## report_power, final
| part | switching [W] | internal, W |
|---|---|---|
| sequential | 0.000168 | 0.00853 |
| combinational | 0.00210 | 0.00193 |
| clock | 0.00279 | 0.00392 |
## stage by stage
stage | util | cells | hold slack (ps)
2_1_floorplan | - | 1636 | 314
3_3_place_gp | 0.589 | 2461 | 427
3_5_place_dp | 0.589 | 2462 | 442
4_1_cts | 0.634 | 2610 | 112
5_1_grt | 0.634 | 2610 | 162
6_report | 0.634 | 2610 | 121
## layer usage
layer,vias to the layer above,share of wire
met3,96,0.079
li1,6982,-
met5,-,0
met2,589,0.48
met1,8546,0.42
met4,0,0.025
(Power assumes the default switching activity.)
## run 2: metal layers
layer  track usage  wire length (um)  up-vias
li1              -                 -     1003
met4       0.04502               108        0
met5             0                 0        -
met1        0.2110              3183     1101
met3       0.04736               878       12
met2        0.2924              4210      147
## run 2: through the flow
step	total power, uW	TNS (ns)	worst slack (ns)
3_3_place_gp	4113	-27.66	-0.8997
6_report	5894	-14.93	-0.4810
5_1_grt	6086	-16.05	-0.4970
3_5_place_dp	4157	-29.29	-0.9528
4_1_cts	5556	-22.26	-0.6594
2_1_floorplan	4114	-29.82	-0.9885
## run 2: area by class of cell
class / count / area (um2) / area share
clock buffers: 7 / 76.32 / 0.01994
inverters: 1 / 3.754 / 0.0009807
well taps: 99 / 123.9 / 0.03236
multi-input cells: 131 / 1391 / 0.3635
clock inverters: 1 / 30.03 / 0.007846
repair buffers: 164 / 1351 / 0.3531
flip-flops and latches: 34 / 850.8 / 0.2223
[src/rtl/tcp_tx_sched_if.sv]
// Handshake bundle between the app enqueue side, the TX scheduler and TX control.
interface tcp_tx_sched_if #(
  parameter int unsigned FLOWID_W = 3
);
  logic                app_sched_enq_val;
  logic [FLOWID_W-1:0] app_sched_enq_flowid;
  logic                sched_app_enq_rdy;
  logic                sched_tx_req_val;
  logic [FLOWID_W-1:0] sched_tx_req_flowid;
  logic                tx_sched_req_rdy;
  logic                sched_tx_update_val;
  logic                sched_tx_update_requeue;
  logic                sched_tx_update_rdy;

  // master: app + TX control side; slave: the scheduler
  modport master (
    output app_sched_enq_val, app_sched_enq_flowid, tx_sched_req_rdy,
           sched_tx_update_val, sched_tx_update_requeue,
    input  sched_app_enq_rdy, sched_tx_req_val, sched_tx_req_flowid, sched_tx_update_rdy
  );

  modport slave (
    input  app_sched_enq_val, app_sched_enq_flowid, tx_sched_req_rdy,
           sched_tx_update_val, sched_tx_update_requeue,
    output sched_app_enq_rdy, sched_tx_req_val, sched_tx_req_flowid, sched_tx_update_rdy
  );
endinterface

[src/rtl/tcp_tx_sched.sv]
// Round-robin TX scheduler: duplicate-free circular flow queue, one flow in flight at a time.
// Optional saturating statistics counters when TCP_TX_SCHED_STATS_EN is defined.
module tcp_tx_sched #(
  parameter int unsigned FLOWID_W = 3
) (
  input  logic          clk,
  input  logic          rst,
  tcp_tx_sched_if.slave bus
`ifdef TCP_TX_SCHED_STATS_EN
  ,
  output logic [31:0]   stat_issue_cnt,
  output logic [31:0]   stat_dup_drop_cnt,
  output logic [31:0]   stat_requeue_cnt
`endif
);
  localparam int unsigned NUM_FLOWS = 1 << FLOWID_W;
  localparam int unsigned PTR_W     = FLOWID_W + 1;

  typedef enum logic {ST_IDLE, ST_WAIT_UPDATE} state_t;

  state_t state;
  state_t state_nxt;

  logic [FLOWID_W-1:0]  queue [NUM_FLOWS];
  logic [PTR_W-1:0]     head;
  logic [PTR_W-1:0]     tail;
  logic [NUM_FLOWS-1:0] in_queue;
  logic [NUM_FLOWS-1:0] pending;
  logic [FLOWID_W-1:0]  inflight_id;

  logic [FLOWID_W-1:0]  head_id;
  logic [FLOWID_W-1:0]  enq_id;
  logic [FLOWID_W-1:0]  push_id;
  logic                 empty;
  logic                 pop;
  logic                 upd_fire;
  logic                 upd_push;
  logic                 enq_hit_wait;
  logic                 enq_hit_pop;
  logic                 enq_acc;
  logic                 enq_pend;
  logic                 enq_push;
  logic                 push;

  // Handshake decode; an update push owns the single write port unless the enq merges into it
  always_comb begin
    head_id      = queue[head[FLOWID_W-1:0]];
    enq_id       = bus.app_sched_enq_flowid;
    empty        = (head == tail);
    pop          = (state == ST_IDLE) && !empty && bus.tx_sched_req_rdy;
    upd_fire     = (state == ST_WAIT_UPDATE) && bus.sched_tx_update_val;
    enq_hit_wait = (state == ST_WAIT_UPDATE) && (enq_id == inflight_id);
    enq_hit_pop  = pop && (enq_id == head_id);
    upd_push     = upd_fire && (bus.sched_tx_update_requeue || pending[inflight_id] ||
                                (bus.app_sched_enq_val && enq_hit_wait));
    bus.sched_app_enq_rdy = !upd_push || enq_hit_wait;
    enq_acc      = bus.app_sched_enq_val && bus.sched_app_enq_rdy;
    enq_pend     = enq_acc && ((enq_hit_wait && !upd_fire && !pending[inflight_id]) || enq_hit_pop);
    enq_push     = enq_acc && !enq_hit_wait && !enq_hit_pop && !in_queue[enq_id];
    push         = upd_push || enq_push;
    push_id      = upd_push ? inflight_id : enq_id;
  end

  always_ff @(posedge clk) begin
    if (rst) state <= ST_IDLE;
    else     state <= state_nxt;
  end

  always_comb begin
    state_nxt = state;
    case (state)
      ST_IDLE:        if (pop) state_nxt = ST_WAIT_UPDATE;
      ST_WAIT_UPDATE: if (bus.sched_tx_update_val) state_nxt = ST_IDLE;
      default:        state_nxt = ST_IDLE;
    endcase
  end

  always_comb begin
    bus.sched_tx_req_val    = 1'b0;
    bus.sched_tx_update_rdy = 1'b0;
    bus.sched_tx_req_flowid = head_id;
    case (state)
      ST_IDLE:        bus.sched_tx_req_val    = !empty;
      ST_WAIT_UPDATE: bus.sched_tx_update_rdy = 1'b1;
      default:        ;
    endcase
  end

  // Queue storage, pointers and per-flow bitmaps
  always_ff @(posedge clk) begin
    if (rst) begin
      head        <= '0;
      tail        <= '0;
      in_queue    <= '0;
      pending     <= '0;
      inflight_id <= '0;
      for (int unsigned i = 0; i < NUM_FLOWS; i++) queue[i] <= '0;
    end else begin
      if (pop) begin
        head              <= head + PTR_W'(1);
        inflight_id       <= head_id;
        in_queue[head_id] <= 1'b0;
      end
      if (push) begin
        queue[tail[FLOWID_W-1:0]] <= push_id;
        tail                      <= tail + PTR_W'(1);
        in_queue[push_id]         <= 1'b1;
      end
      if (enq_pend) pending[enq_id]      <= 1'b1;
      if (upd_fire) pending[inflight_id] <= 1'b0;
    end
  end

`ifdef TCP_TX_SCHED_STATS_EN
  logic enq_dup;

  always_comb begin
    enq_dup = enq_acc && ((enq_hit_wait && pending[inflight_id]) ||
                          (!enq_hit_wait && !enq_hit_pop && in_queue[enq_id]));
  end

  always_ff @(posedge clk) begin
    if (rst) begin
      stat_issue_cnt    <= '0;
      stat_dup_drop_cnt <= '0;
      stat_requeue_cnt  <= '0;
    end else begin
      if (pop && (stat_issue_cnt != '1))         stat_issue_cnt    <= stat_issue_cnt + 32'd1;
      if (enq_dup && (stat_dup_drop_cnt != '1))  stat_dup_drop_cnt <= stat_dup_drop_cnt + 32'd1;
      if (upd_push && (stat_requeue_cnt != '1))  stat_requeue_cnt  <= stat_requeue_cnt + 32'd1;
    end
  end
`endif

endmodule

[src/flat_wrapper.sv]
// flat-port wrapper written by rule: the top's interface ports become plain ports
module tcp_tx_sched_flat 
#(
  parameter int unsigned FLOWID_W = 3
)
  (clk, rst, bus_app_sched_enq_val, bus_app_sched_enq_flowid, bus_tx_sched_req_rdy, bus_sched_tx_update_val, bus_sched_tx_update_requeue, bus_sched_app_enq_rdy, bus_sched_tx_req_val, bus_sched_tx_req_flowid, bus_sched_tx_update_rdy);
  tcp_tx_sched_if #(.FLOWID_W(FLOWID_W)) bus_i ();
  input  logic clk;
  input  logic rst;
  input wire logic [$bits(bus_i.app_sched_enq_val)-1:0] bus_app_sched_enq_val;
  input wire logic [$bits(bus_i.app_sched_enq_flowid)-1:0] bus_app_sched_enq_flowid;
  input wire logic [$bits(bus_i.tx_sched_req_rdy)-1:0] bus_tx_sched_req_rdy;
  input wire logic [$bits(bus_i.sched_tx_update_val)-1:0] bus_sched_tx_update_val;
  input wire logic [$bits(bus_i.sched_tx_update_requeue)-1:0] bus_sched_tx_update_requeue;
  output wire logic [$bits(bus_i.sched_app_enq_rdy)-1:0] bus_sched_app_enq_rdy;
  output wire logic [$bits(bus_i.sched_tx_req_val)-1:0] bus_sched_tx_req_val;
  output wire logic [$bits(bus_i.sched_tx_req_flowid)-1:0] bus_sched_tx_req_flowid;
  output wire logic [$bits(bus_i.sched_tx_update_rdy)-1:0] bus_sched_tx_update_rdy;
  assign bus_i.app_sched_enq_val = bus_app_sched_enq_val;
  assign bus_i.app_sched_enq_flowid = bus_app_sched_enq_flowid;
  assign bus_i.tx_sched_req_rdy = bus_tx_sched_req_rdy;
  assign bus_i.sched_tx_update_val = bus_sched_tx_update_val;
  assign bus_i.sched_tx_update_requeue = bus_sched_tx_update_requeue;
  assign bus_sched_app_enq_rdy = bus_i.sched_app_enq_rdy;
  assign bus_sched_tx_req_val = bus_i.sched_tx_req_val;
  assign bus_sched_tx_req_flowid = bus_i.sched_tx_req_flowid;
  assign bus_sched_tx_update_rdy = bus_i.sched_tx_update_rdy;
  tcp_tx_sched #(.FLOWID_W(FLOWID_W)) u_core (.clk(clk), .rst(rst), .bus(bus_i));
endmodule
[config.mk]
export PLATFORM = sky130hd
export DESIGN_NAME = tcp_tx_sched_flat
export DESIGN_NICKNAME = d
export VERILOG_FILES = /design/src/rtl/tcp_tx_sched_if.sv /design/src/rtl/tcp_tx_sched.sv /design/src/flat_wrapper.sv
export SDC_FILE = /design/constraint.sdc
export NUM_CORES = 1
export LEC_CHECK = 0
export ABC_AREA = 1
export BUFFER_PORTS_ARGS = -buffer_cell sky130_fd_sc_hd__buf_2
export CORE_ASPECT_RATIO = 1.1
export CORE_MARGIN = 8
export CORE_UTILIZATION = 61
export DETAILED_ROUTE_END_ITERATION = 10
export GPL_TIMING_DRIVEN = 1
export PLACE_DENSITY = 0.77
export SLEW_MARGIN = 10
export SYNTH_ARGS = -nofsm -noshare
export SYNTH_HDL_FRONTEND = slang
export SYNTH_SLANG_ARGS = --single-unit
[constraint.sdc]
create_clock -name clk -period 2.1 [get_ports clk]
set_input_delay 0.105 -clock clk [delete_from_list [all_inputs] [get_ports clk]]
set_output_delay 0.105 -clock clk [all_outputs]
set_load 0.01 [all_outputs]
Yosys cells after proc, flatten, opt, wreduce, memory -nomap -nowiden
Memories as Yosys holds them, arrays and structs flattened. A register that Yosys moved wholly into a read port is not among the register bits.
Index checks and enable logic that the tools add are counted.
- $add $sub $neg: 2
- multiply operators: 0
- div/mod/pow operators: 0
- magnitude comparators: 8
- equal/unequal tests: 3
- shift operators: 0
- mux-type cells: 34
- bitwise logic cells: 7
- reduce and logical (&&, ||, !) cells: 31
- operators by type and width (operator ; number):
    8-bit 2-to-1 mux ; 6
    1-bit logical AND ; 18
    8-bit AND ; 2
    3-bit by 4-bit less-than comparator with 1-bit output (second input constant) ; 4
    1-bit 2-to-1 mux ; 16
    8-bit inverter ; 2
    8-bit OR ; 2
    3-bit 2-to-1 mux ; 5
    1-bit demux with 3-bit select ; 4
    3-bit by 1-bit greater-or-equal comparator with 1-bit output (second input constant) ; 4
    4-bit by 1-bit adder with 4-bit output (second input constant) ; 2
    1-bit zero test ; 7
    1-bit binary-select mux with 3-bit select ; 2
    3-bit equality test ; 2
    1-bit logical OR ; 5
    4-bit equality test ; 1
    3-bit OR reduction ; 1
    1-bit case mux with 2 select lines ; 1
    1-bit inverter ; 1
- flip-flop bits (word level): 28
- bits in latches: 0
- RAM bits: 24
- ROM bits: 0
- input port bits: 9
- output and inout port bits: 6
- word-level logic and storage cells: 92
- memories kept: 1
- memories (memory ; words ; width ; read ports ; clocked after memory_dff ; wr ports ; RTL line ; text):
    u_core.queue ; 8 ; 3 ; 1 ; 1 ; 8 ; tcp_tx_sched.sv:24 ; logic [FLOWID_W-1:0] queue [NUM_FLOWS];

Logic depth before layout (Yosys ltp)
- word-level depth: 17
- mapped depth: 15
- depth with buffers taken out: 14

Worst setup path before layout
OpenSTA, ideal clock, no wires.
- kind: register -> register
- start: register u_core.tail[0]
- end: memory u_core.queue[3][0], enable pin
- library setup time: 0.267 ns
- arrival time: 1.587 ns
- data required time: 1.833 ns
- path slack: 0.246 ns
- cell stages (with the launch flop): 16
- buffers on the path: 1
- period minus slack after synthesis: 1.854 ns
- cells stage by stage: dfxtp_1 -> inv_2 -> nand2_1 -> nand2_1 -> nor2_1 -> nand2_1 -> nand2_2 -> nor2_4 -> nand2_1 -> nor2_1 -> nand2_2 -> nand2_4 -> nand2_4 -> buf_8 -> nand3_2 -> nand2_1
- RTL lines (element ; RTL line ; text):
    start, declared ; tcp_tx_sched.sv:26 ; logic [PTR_W-1:0] tail;
    start signal, assigned ; tcp_tx_sched.sv:106 ; tail <= tail + PTR_W'(1);
    end, declared ; tcp_tx_sched.sv:24 ;

==> implementation parameters <==
Parameter                              Value

Worst setup path
  Kind of end point of the critical path    flip-flop
  Endpoint of the lowest-slack register-to-register path    u_core.queue[0][0]$_SDFFCE_PN0P_
  Data required time at the worst endpoint    2160 ps
  Kind of launch point of the worst setup path    flip-flop
  Worst-path maximum fanout    13
  Critical Path AT    2010 ps
  Worst Path Class, Setup    reg -> reg
  FF-to-FF path depth    13
  R2R Setup Slk    150 ps
  Worst Setup EP    u_core.queue[0][0]$_SDFFCE_PN0P_

Drt
  Via count    2843
  Via density per instance    5.51
  Sum of routed wire length over all layers    7810 um
  Number of nets still failing antenna checks after routing    0
  First-pass detailed-route iteration total    5
  Final routed DRC violation total    0
  DRC violation total after the first TritonRoute iteration    352
  Avg WL per Cell    15.1 um

STA
  Part of the cycle the worst path needs    0.928
  Relative max-transition margin    0.776
  Setup repair after global routing missed its margin    no
  Minimum clock period    1950 ps
  Hold violation total from the final report    0
  Final slew viol count    0
  Clk_skew    6.72 ps
  Worst hold slack across all endpoints    85.7 ps
  Final total negative setup slack    0 ps
  Final setup violation count    0
  Slew at the pin with the worst max-slew slack    334 ps
  Highest Clock Rate    0.513 GHz

Logic synthesis
  Area share of the largest cell type after synthesis    0.228
  Cells after Synth    436
  Nets in the synthesized netlist    447
  Mean instance size in the synthesized netlist    7.26 um2
  Post-synthesis instance area    3170 um2
  Proportion of synthesized chip area in sequential cells    0.424
  Register bit count reported by yosys    55
  Post-synth cell types    32
  Yosys top cell by area    sky130_fd_sc_hd__edfxtp_1
  Area contributors post-synth    sky130_fd_sc_hd__edfxtp_1 23%, sky130_fd_sc_hd__dfxtp_1 20%, sky130_fd_sc_hd__nand2_1 13%
  Warning count from the yosys run    0

Clock network
  CTS tree    yes
  Maximum clock insertion buffer count    2
  Number of buffers created by CTS    5
  Post-cts sizing count    1
  CTS sink count    55
  Clock transition at the register clock pins on the worst setup and hold paths after CTS    100 ps
  Clock latency on the worst-skew pair    320 ps
  Clock root buffer    sky130_fd_sc_hd__clkbuf_8
  Number of post-CTS setup repair buffers    0
  Count of hold buffers inserted by post-cts repair    0
  Count of H-tree levels built during CTS    2

Layout
  Area Overhead vs Synth    10.3%
  Number of fillers in the final layout    449
  Number of nets in the layout    468
  Share of final-layout standard cells stronger than drive strength 1    0.170
  Diode insertion count for antenna repair    0
  Finished Layout Cells    516
  Core occupancy in the finished layout    0.699

Pwr
  Leak    1.52 nW
  Power density normalized to cell area    881 nW/um2
  VDD IR-drop max    544 uV
  Overall power after layout    0.00308 W

Global route
  Vias in the first global route    2735
  Global-route wire length before repair    13200 um
  Initial antenna violation count    0
  Total overflow reported by the global router    0
  Pin count of the biggest net entering global routing    23
  GRT Resource Usage Total    0.211

Flow run
  Maxcap violations    0

Die
  Core area    5000 um2
  Chip height    91.6 um
  Die ar.    7760 um2
  Number of placement rows    27
  Effective utilization at floorplan    0.633
  Number of placed I/O pins    15
  Die W    84.7 um

Min path
  Hold Path Class    in -> reg

Place
  Total half-perimeter wirelength after legalization and detailed placement    5820 um
  Number of cells in the design after placement    508
  Final weighted congestion in routability-driven placement    0.928
  Count of port buffers added during placement    14

Status
  Run status    complete, no violations
[worst min path at each step]
stage                                 start                           to  slack [ps]  cells after the start
floorplan           bus_sched_tx_update_val      u_core.state$_SDFF_PP0_         330                      2
global placement                        rst  u_core.tail[3]$_SDFFE_PP0P_         420                      2
detailed placement                      rst  u_core.tail[1]$_SDFFE_PP0P_         410                      2
CTS                                     rst  u_core.tail[1]$_SDFFE_PP0P_          80                      2
global route                            rst  u_core.tail[1]$_SDFFE_PP0P_          80                      2
finish                                  rst  u_core.tail[1]$_SDFFE_PP0P_          90                      2
[critical path: stages, from the launching register on]
cell,delay [ps]
sky130_fd_sc_hd__dfxtp_4,370
sky130_fd_sc_hd__buf_4,160
sky130_fd_sc_hd__nand2_1,60
sky130_fd_sc_hd__nand3_1,90
sky130_fd_sc_hd__nand3_1,150
sky130_fd_sc_hd__nand2_2,70
sky130_fd_sc_hd__nand2_1,60
sky130_fd_sc_hd__nand2_1,40
sky130_fd_sc_hd__nor2_1,130
sky130_fd_sc_hd__nand2_2,90
sky130_fd_sc_hd__nand2_4,110
sky130_fd_sc_hd__nand2_8,110
sky130_fd_sc_hd__nand3_2,110
sky130_fd_sc_hd__nand2_1,120
[cell usage in the layout (no fill, tap or decap), types with 7 or more instances in the layout]
cell                       netlist  final
sky130_fd_sc_hd__a21oi_1        19     19
sky130_fd_sc_hd__buf_2           4     14
sky130_fd_sc_hd__buf_4           4     18
sky130_fd_sc_hd__dfxtp_1        31     29
sky130_fd_sc_hd__edfxtp_1       24     24
sky130_fd_sc_hd__inv_1          50     50
sky130_fd_sc_hd__inv_2           7      7
sky130_fd_sc_hd__nand2_1       113    113
sky130_fd_sc_hd__nand2_2        10     10
sky130_fd_sc_hd__nand3_1        61     58
sky130_fd_sc_hd__nand3_2         6      9
sky130_fd_sc_hd__nor2_1         48     47
sky130_fd_sc_hd__nor3_1          9      9
sky130_fd_sc_hd__o21ai_1         9      9
sky130_fd_sc_hd__o41ai_1         8      8
[flip-flops by register name, indices dropped and copies added (netlist names), named ones only]
name	flops
u_core.head	4
u_core.in_queue	8
u_core.inflight_id	3
u_core.pending	8
u_core.queue	24
u_core.state	1
u_core.tail	4
[routing by layer]
| layer | wire length [um] | global-route usage | part of all wire | vias up |
|---|---|---|---|---|
| li1 | - | - | - | 1452 |
| met1 | 3660 | 0.279 | 0.47 | 1273 |
| met2 | 3610 | 0.336 | 0.46 | 106 |
| met3 | 414 | 0.0342 | 0.053 | 12 |
| met4 | 126 | 0.0773 | 0.016 | 0 |
| met5 | 0 | 0 | 0 | - |
[power by group]
group | internal (W) | leakage [nW] | switching [W]
logic | 0.000336 | 0.960 | 0.000670
clock network | 0.000428 | 0.0626 | 0.000357
registers | 0.00121 | 0.502 | 0.0000774
total | 0.00197 | 1.52 | 0.00110
[logic make-up after synthesis]
kind of cell / Yosys count / synth area share
and+or+nand+nor: 254 / 0.363
DFF: 55 / 0.424
xor gates and xnor gates: 3 / 0.00830
AOI/OAI and AO/OA: 44 / 0.0818
buffers and inverters: 78 / 0.115
adders and majority gates: 2 / 0.00790
[metrics by stage]
| step | setup WS (ps) | instance area, um2 |
|---|---|---|
| 2_1_floorplan | 246 | 3170 |
| 3_3_place_gp | 115 | 3320 |
| 3_5_place_dp | 18.1 | 3320 |
| 4_1_cts | 46.7 | 3460 |
| 5_1_grt | 0.938 | 3490 |
| 6_report | 152 | 3490 |
[cell type report]
type,instances,area (um2),area share
clock buffers,6,93.8,0.0269
inverters,59,224,0.0641
multi-input cells,303,1490,0.428
flip-flops and latches,55,1350,0.385
well taps,58,72.6,0.0208
repair buffers,33,225,0.0645
clock inverters,2,37.5,0.0107
[cell usage after synthesis]
cell	instances
sky130_fd_sc_hd__a211oi_1	1
sky130_fd_sc_hd__a21oi_1	19
sky130_fd_sc_hd__buf_1	1
sky130_fd_sc_hd__buf_2	4
sky130_fd_sc_hd__buf_4	4
sky130_fd_sc_hd__buf_6	5
sky130_fd_sc_hd__buf_8	1
sky130_fd_sc_hd__clkbuf_1	4
sky130_fd_sc_hd__clkinv_1	1
sky130_fd_sc_hd__dfxtp_1	31
sky130_fd_sc_hd__edfxtp_1	24
sky130_fd_sc_hd__ha_1	2
sky130_fd_sc_hd__inv_1	50
sky130_fd_sc_hd__inv_2	7
sky130_fd_sc_hd__inv_4	1
sky130_fd_sc_hd__nand2_1	113
sky130_fd_sc_hd__nand2_2	10
sky130_fd_sc_hd__nand2_4	3
sky130_fd_sc_hd__nand3_1	61
sky130_fd_sc_hd__nand3_2	6
sky130_fd_sc_hd__nand4_1	1
sky130_fd_sc_hd__nand4_2	1
sky130_fd_sc_hd__nor2_1	48
sky130_fd_sc_hd__nor2_4	1
sky130_fd_sc_hd__nor3_1	9
sky130_fd_sc_hd__nor3_2	1
sky130_fd_sc_hd__o21a_1	1
sky130_fd_sc_hd__o21ai_0	5
sky130_fd_sc_hd__o21ai_1	9
sky130_fd_sc_hd__o21ai_2	1
sky130_fd_sc_hd__o41ai_1	8
sky130_fd_sc_hd__xor2_1	3
Note: power is estimated with default switching activity, not from simulation.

== Exercise ==
Wherever a line of the data above contains "depth", copy that line.

== Output for this task ==
Logic depth before layout (Yosys ltp)
- word-level depth: 17
- mapped depth: 15
- depth with buffers taken out: 14
  FF-to-FF path depth    13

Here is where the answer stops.